Photo Courtesy: Associated Press
WASHINGTON (AP) — As tens of millions of people turn to video conferencing to stay connected during the coronavirus pandemic, many have reported uninvited guests who make threats, interject racist, anti-gay or anti-Semitic messages, or show pornographic images. The attacks have drawn the attention of the FBI and other law enforcement agencies.
Hackers recently targeted a meeting on the video conference platform Zoom while Ceri Weber was completing the final step of her doctoral degree at Duke University. The harassment lasted 10 minutes — the result of an increasingly common form of cyber attack known as “Zoom bombing.”
“It seemed like someone was just being silly,” but then the intrusions “started to get more serious and threatening,” Weber recalled. “I was really in the zone and kept presenting.” She said she was more concerned about others in the chat who could have been scared. She was interrupted despite having selected “mute all” in the settings for the meeting she conducted from her home in Durham, North Carolina.

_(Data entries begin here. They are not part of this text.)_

`src/logic/port_pair_regs.vh`:
```
// Register offsets, fields, reset values and timing counts of the port pair
`ifndef PORT_PAIR_REGS_VH
`define PORT_PAIR_REGS_VH

// ============================================================
// Register byte addresses (printed offsets not all word aligned)
`define IDX_INPUT_PIN_LEVELS 8'h03
`define IDX_OUTPUT_PORT_DATA 8'h01
`define IDX_PORT_PAIR_CONTROL 8'h04
`define IDX_IRQ_STATUS 8'h05
`define IDX_IRQ_MASK 8'h06
`define ADDR_INPUT_PIN_LEVELS 12'h00C
`define ADDR_OUTPUT_PORT_DATA 12'h004
`define ADDR_PORT_PAIR_CONTROL 12'h010
`define ADDR_IRQ_STATUS 12'h014
`define ADDR_IRQ_MASK 12'h018

// ============================================================
// Control fields
`define CTL_INPUT_MODE_BIT 0
`define CTL_OUTPUT_DRIVE_BIT 1
`define CTL_PULL_DIR_BIT 2
`define CTL_RESET 3'h0
`define OUT_DATA_RESET 4'h0
`define IRQ_LEVEL_BIT 0
`define IRQ_MASK_RESET 1'h0

// ============================================================
// Timing
`define CLK_PERIOD_NS 10
`define SAMPLE_RATE_HZ 64
`define SAMPLE_CYCLES (1000000000 / (`SAMPLE_RATE_HZ * `CLK_PERIOD_NS))
`define MC_STATE_CYCLES 4

`endif

```
`src/logic/input_output_port_pair.v`:
```
// Input port, output port, control and level-change interrupt over AHB-Lite
// ============================================================
// Summary of operation
// - The input level register is read-only and shows each pin, 1 high.
// - A 4-bit output data register drives the four output pins.
// - Reset clears the output data register to zero.
// - Written output data reaches the pins in the second half of a state.
// - Read data is latched mid-state, before the data phase answers.
// - Input pins share one mode: pull-up, pull-down or high impedance.
// - Output pins share one drive: push-pull or open drain.
// - A change in the OR of input levels raises an interrupt request when unmasked.
// - The two lowest input pins feed the capture trigger outputs.
// - Input mode bit 1 gives high impedance, 0 connects a pull.
// - Pull direction bit 1 pulls down, 0 pulls up, reset value 0.
// - Drive bit 1 gives open drain, 0 push-pull, reset value 0.
// - OR of input pins sampled at each 64 Hz tick; a change sets flag.
//
// Added by the designer: the AHB-Lite interface to the registers.
`timescale 1ns/1ps
`default_nettype none
`include "port_pair_regs.vh"
module input_output_port_pair #(
    parameter integer SAMPLE_CYCLES = `SAMPLE_CYCLES
) (
    input wire hclk,
    input wire hresetn,
    input wire hsel,
    input wire [11:0] haddr,
    input wire [1:0] htrans,
    input wire hwrite,
    input wire [2:0] hsize,
    input wire [31:0] hwdata,
    input wire hready,
    output wire hreadyout,
    output reg [31:0] hrdata,
    output wire hresp,
    input wire [3:0] in_pins,
    output wire [3:0] out_pins_o,
    output wire [3:0] out_pins_oe_n,
    output wire pull_up_en,
    output wire pull_down_en,
    output wire [1:0] capture_trigger,
    output wire irq
);
    // ============================================================
    // Synchroniser and divider
    reg [3:0] sync1_q;
    reg [3:0] sync2_q;
    wire sample_tick;
    wire half_tick;

    always @(posedge hclk or negedge hresetn) begin
        if (!hresetn) begin
            sync1_q <= 4'h0;
            sync2_q <= 4'h0;
        end else begin
            sync1_q <= in_pins;
            sync2_q <= sync1_q;
        end
    end

    sample_tick_gen #(
        .SAMPLE_CYCLES(SAMPLE_CYCLES),
        .STATE_CYCLES(`MC_STATE_CYCLES)
    ) u_tick (
        .hclk(hclk),
        .hresetn(hresetn),
        .sample_tick(sample_tick),
        .half_tick(half_tick)
    );

    // ============================================================
    // Bus slave: one-hot phase machine
    localparam [3:0] ST_IDLE = 4'b0001;
    localparam [3:0] ST_WAIT = 4'b0010;
    localparam [3:0] ST_DONE = 4'b0100;
    localparam [3:0] ST_RESV = 4'b1000;

    reg [3:0] state_q;
    reg [3:0] state_d;
    reg [11:0] addr_q;
    reg write_q;
    reg [3:0] out_data_q;
    reg [2:0] ctl_q;
    reg status_q;
    reg mask_q;
    reg last_or_q;
    reg [3:0] out_pend_q;
    reg out_pend_v_q;

    wire take = hsel && hready && htrans[1];
    wire level_or = |sync2_q;
    wire level_event = sample_tick && (level_or != last_or_q);
    wire status_rd = (state_q == ST_WAIT) && half_tick && !write_q &&
        (addr_q == `ADDR_IRQ_STATUS);

    function [31:0] read_mux;
        input [11:0] a;
        begin
            case (a)
                `ADDR_INPUT_PIN_LEVELS: read_mux = {28'h0, sync2_q};
                `ADDR_OUTPUT_PORT_DATA: read_mux = {28'h0, out_data_q};
                `ADDR_PORT_PAIR_CONTROL: read_mux = {29'h0, ctl_q};
                `ADDR_IRQ_STATUS: read_mux = {31'h0, status_q};
                `ADDR_IRQ_MASK: read_mux = {31'h0, mask_q};
                default: read_mux = 32'h0;
            endcase
        end
    endfunction

    always @* begin
        case (state_q)
            ST_IDLE: state_d = take ? ST_WAIT : ST_IDLE;
            // Wait for mid-state strobe, so answers align with states
            ST_WAIT: state_d = half_tick ? ST_DONE : ST_WAIT;
            ST_DONE: state_d = take ? ST_WAIT : ST_IDLE;
            default: state_d = ST_IDLE;
        endcase
    end

    assign hreadyout = (state_q != ST_WAIT);
    assign hresp = 1'b0;

    always @(posedge hclk or negedge hresetn) begin
        if (!hresetn) begin
            state_q <= ST_IDLE;
            addr_q <= 12'h0;
            write_q <= 1'b0;
            hrdata <= 32'h0;
            out_data_q <= `OUT_DATA_RESET;
            ctl_q <= `CTL_RESET;
            mask_q <= `IRQ_MASK_RESET;
            out_pend_q <= 4'h0;
            out_pend_v_q <= 1'b0;
        end else begin
            state_q <= state_d;
            // Pending data lands even while another transfer waits
            if (out_pend_v_q && half_tick) begin
                out_data_q <= out_pend_q;
                out_pend_v_q <= 1'b0;
            end
            if (take && state_q != ST_WAIT) begin
                addr_q <= haddr;
                write_q <= hwrite;
            end
            if (state_q == ST_WAIT && half_tick) begin
                if (!write_q)
                    hrdata <= read_mux(addr_q);
                else begin
                    case (addr_q)
                        `ADDR_OUTPUT_PORT_DATA: begin
                            out_pend_q <= hwdata[3:0];
                            out_pend_v_q <= 1'b1;
                        end
                        `ADDR_PORT_PAIR_CONTROL: ctl_q <= hwdata[2:0];
                        `ADDR_IRQ_MASK: mask_q <= hwdata[0];
                        default: ;
                    endcase
                end
            end
        end
    end

    // ============================================================
    // Level change interrupt
    always @(posedge hclk or negedge hresetn) begin
        if (!hresetn) begin
            last_or_q <= 1'b0;
            status_q <= 1'b0;
        end else begin
            if (sample_tick)
                last_or_q <= level_or;
            // Set wins over read-clear
            if (level_event)
                status_q <= 1'b1;
            else if (status_rd)
                status_q <= 1'b0;
        end
    end

    assign irq = status_q & mask_q;

    // ============================================================
    // Pad controls
    wire hiz_mode = ctl_q[`CTL_INPUT_MODE_BIT];
    wire pull_dn = ctl_q[`CTL_PULL_DIR_BIT];
    wire open_drain = ctl_q[`CTL_OUTPUT_DRIVE_BIT];

    assign pull_up_en = !hiz_mode && !pull_dn;
    assign pull_down_en = !hiz_mode && pull_dn;
    assign out_pins_o = open_drain ? 4'h0 : out_data_q;
    // Open drain only drives for a zero bit
    assign out_pins_oe_n = open_drain ? out_data_q : 4'h0;
    assign capture_trigger = sync2_q[1:0];
endmodule // input_output_port_pair
`default_nettype wire

```
`src/logic/sample_tick_gen.v`:
```
// Divider making the 64 Hz one-cycle sampling strobe and state phases
`timescale 1ns/1ps
`default_nettype none
module sample_tick_gen #(
    parameter integer SAMPLE_CYCLES = 1562500,
    parameter integer STATE_CYCLES = 4
) (
    input wire hclk,
    input wire hresetn,
    output reg sample_tick,
    output reg half_tick
);
    reg [31:0] cnt_q;
    reg [7:0] phase_q;

    always @(posedge hclk or negedge hresetn) begin
        if (!hresetn) begin
            cnt_q <= 32'h0;
            phase_q <= 8'h0;
            sample_tick <= 1'b0;
            half_tick <= 1'b0;
        end else begin
            sample_tick <= (cnt_q == SAMPLE_CYCLES - 1);
            if (cnt_q == SAMPLE_CYCLES - 1)
                cnt_q <= 32'h0;
            else
                cnt_q <= cnt_q + 32'h1;
            // Second half of a state: a mid-state strobe
            half_tick <= (phase_q == STATE_CYCLES / 2 - 1);
            if (phase_q == STATE_CYCLES - 1)
                phase_q <= 8'h0;
            else
                phase_q <= phase_q + 8'h1;
        end
    end
endmodule // sample_tick_gen
`default_nettype wire

```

A Massachusetts high school reported that someone interrupted a virtual class on Zoom, yelled profanity and revealed the teacher’s home address. Another school in that state reported a person who accessed a meeting and showed swastika tattoos, according to the FBI.
As the Rev. Laura Everett delivered a sermon via Zoom for Boston’s First Baptist Church, a user who had seen the church service advertised entered the video conferencing session and shouted homophobic and racist slurs. Everett said she had tweeted the link to the sermon because she wanted “the doors of the church to be open to every weary soul who is looking for a word of comfort.”